Erano passati quattro giorni dall'arrivo di Mariel e Conar a Ellesmera, e ancora di Sebile nessuna notizia.
«Devo sapere come sta mia zia, Eilin, come usate inviare messaggi qui da voi?» chiese.
«Abbiamo i messaggeri. Usare la magia per incantare gli animali è contro ogni legge naturale, e noi elfi preserviamo la natura.»
Mariel storse il naso.
«Un messaggero impiegherebbe troppo tempo, e io non ho altro tempo da perdere.»
«Decisa a partire?»
Mariel annuì.
La porta si spalancò di colpo e dall''uscio apparve Conar. Indossava un'armatura di mithril di manifattura elfica, che lo faceva sembrare più minuto del normale. Nella mano destra stringeva la sua ascia.
«Ma come ti sei conciato?» rise Mariel.
«Che c'è? Mi sta bene, no?» si lamentò il ragazzo. «Quest'affare è sorprendente!» continuò rivolto alla sua nuova armatura, «sembra di non avere nulla a dosso e invece sono duro come l'acciaio. Guarda qua...» Si colpì la coscia con il manico dell'ascia per dar prova alle sue parole; ma fece una smorfia. «Vabbè, se il nemico è forte come me un po' mi farà male...» Alzò le spalle, e le due ragazze scoppiarono a ridere.
«Allora si riparte!» disse dopo un po' Mariel. Ma non era una domanda, era più un'affermazione per convincersi che il suo viaggio non era ancora terminato. Conar annuì.
«Guarda che ti aspetto» sussurrò Eilin, in un abbraccio affettuoso.
«Tranquilla,» rispose Mariel, «cosa vuoi che mi succeda? E poi, con l'uomo d'acciaio al mio fianco nessuno oserà farmi del male.» Un'ultima risata accompagnò quel tenero addio, e Mariel uscì dalla stanza.
Mentre camminavano per i corridoi, il castello sembrava svegliarsi. Le guardie facevano la loro ronda mattutina, i cuochi iniziavano a preparare il pasto del mattino e i servi si affrettavano a fare le loro faccende. Nonostante l'ora mattutina, l'atmosfera era vivace e piena di energia.

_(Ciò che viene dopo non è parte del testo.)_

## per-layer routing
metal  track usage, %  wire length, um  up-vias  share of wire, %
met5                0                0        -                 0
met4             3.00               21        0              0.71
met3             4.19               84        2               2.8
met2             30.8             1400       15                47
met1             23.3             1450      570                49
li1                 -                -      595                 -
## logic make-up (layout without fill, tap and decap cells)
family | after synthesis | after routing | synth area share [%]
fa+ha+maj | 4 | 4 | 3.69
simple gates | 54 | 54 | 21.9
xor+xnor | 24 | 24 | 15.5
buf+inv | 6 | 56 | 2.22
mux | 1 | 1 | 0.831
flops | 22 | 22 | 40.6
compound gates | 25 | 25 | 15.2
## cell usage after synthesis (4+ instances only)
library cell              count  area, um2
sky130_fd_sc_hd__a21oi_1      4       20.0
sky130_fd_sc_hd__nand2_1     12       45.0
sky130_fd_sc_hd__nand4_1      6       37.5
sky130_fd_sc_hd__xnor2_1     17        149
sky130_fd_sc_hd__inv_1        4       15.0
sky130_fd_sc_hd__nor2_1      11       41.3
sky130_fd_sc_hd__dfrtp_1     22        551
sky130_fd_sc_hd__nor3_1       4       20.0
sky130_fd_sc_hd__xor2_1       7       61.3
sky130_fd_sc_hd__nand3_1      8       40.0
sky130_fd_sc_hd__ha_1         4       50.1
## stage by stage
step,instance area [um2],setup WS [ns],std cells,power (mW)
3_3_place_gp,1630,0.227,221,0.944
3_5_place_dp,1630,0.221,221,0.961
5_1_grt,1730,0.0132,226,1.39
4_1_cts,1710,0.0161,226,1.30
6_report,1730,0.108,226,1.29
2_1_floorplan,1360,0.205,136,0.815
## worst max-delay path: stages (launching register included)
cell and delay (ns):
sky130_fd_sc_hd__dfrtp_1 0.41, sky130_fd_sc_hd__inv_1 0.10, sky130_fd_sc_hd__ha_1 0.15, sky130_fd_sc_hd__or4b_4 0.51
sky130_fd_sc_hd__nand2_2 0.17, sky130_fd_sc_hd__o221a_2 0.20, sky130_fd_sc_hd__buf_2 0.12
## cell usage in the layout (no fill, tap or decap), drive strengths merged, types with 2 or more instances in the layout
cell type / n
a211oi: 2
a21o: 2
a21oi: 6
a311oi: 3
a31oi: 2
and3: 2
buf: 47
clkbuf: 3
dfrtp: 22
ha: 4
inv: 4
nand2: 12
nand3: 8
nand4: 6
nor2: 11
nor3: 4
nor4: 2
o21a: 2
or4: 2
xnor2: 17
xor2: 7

«Mi sembra tutto troppo semplice.» disse a un tratto Conar. Lo sguardo fisso davanti a sé.
«Semplice? Ma sei tutto scemo?» Mariel si batté un dito sulla tempia. «Se tutto va secondo i piani varcherò un confine che nessuno si è mai sognato di varcare, nessuno sano di mente ovviamente. Non conosciamo nemmeno per sentito dire cosa si cela da quelle parti. Chi ha osato sfidare quelle terre è morto...» fece un gesto incomprensibile con le mani, «e a te sembra troppo semplice?»
«Lo faremo assieme questo viaggio.»
«Non sei tu "la discendente del vecchio orrore", Conar.» Snocciolò quelle parole come fossero una maledizione, poi continuò: «non ha senso rischiare entrambi.»
Conar non rispose. Continuò a camminare sempre fissando davanti a sé come fosse ipnotizzato.
«Vedremo!» disse infine.

Re Falaster stava seduto sul trono, i suoi occhi blu brillavano con una luce intensa. La luce del sole rifletteva nei suoi capelli argentati, e gli regalava un aspetto austero. Accanto a lui, due guardie che sembravano statue di cera.
«Quindi? Pronti a partire?» chiese il Re, un sorriso affabile sul volto.
Mariel annuì, il cuore le batteva forte.
«Sì, signore!»
«Bene,» rispose lui, «loro sono Thalion e Ríon, vi scorteranno fino alla Valle dell'Eco. Sono esperti conoscitori del territorio e abili guerrieri. Sono i migliori guerrieri del regno!»
Le due guardie si inchinarono, l'armatura di mithril brillava alla luce del sole.
«Ma sia chiara una cosa» proseguì il Re, «appena avrete scoperto cosa si cela nelle terre oscure tornerete qui, studieremo un piano e organizzeremo per bene la spedizione. Chiaro?»
Stavolta le parole di Re Falaster suonarono come un ordine alle orecchie dei due ragazzi, e questi annuirono all'unisono.
Prima di andarsene, Re Falaster si avvicinò a Mariel, posando una mano sulla sua spalla. «Mariel,» disse, la sua voce era calma e solenne, «tua madre era una donna coraggiosa e forte. Ha fatto le sue scelte e ne ha pagato le conseguenze, ma ha lasciato un segno duraturo in questo mondo e sono certo che tu farai lo stesso.»
Gli occhi di Mariel si riempirono di lacrime, ma le inghiottì, e salutò il Re.
I due ragazzi lasciarono la sala del trono e si avviarono verso l'uscita del castello. Nel cortile, quattro cavalli erano già sellati e pronti per il viaggio. Erano quattro enormi bestie dall'aspetto spaventoso. Avevano uno scudo di cuoio posto al petto come protezione. Dei ferri piatti legati agli zoccoli e una sorta di elmetto, anch'esso di cuoio.
Mariel estrasse la sua spada e se la portò all'altezza degli occhi. L'aveva tenuta con sé da quando era partita da casa, una costante presenza al suo fianco durante gli allenamenti e le battaglie. La baciò, sussurrando il nome di Tudwal. Una lacrima le solcò il viso, ma nessuno se ne accorse. Poi, prese la spada e la rimise nel fodero, pronta per il viaggio.
Partirono.
Sulla soglia del castello, si voltarono per guardare indietro un'ultima volta. Il castello brillava alla luce del mattino, i suoi torrioni alti e fieri si stagliavano contro il cielo azzurro. Si avviarono sul sentiero e le loro figure scomparvero lentamente nella foresta circostante.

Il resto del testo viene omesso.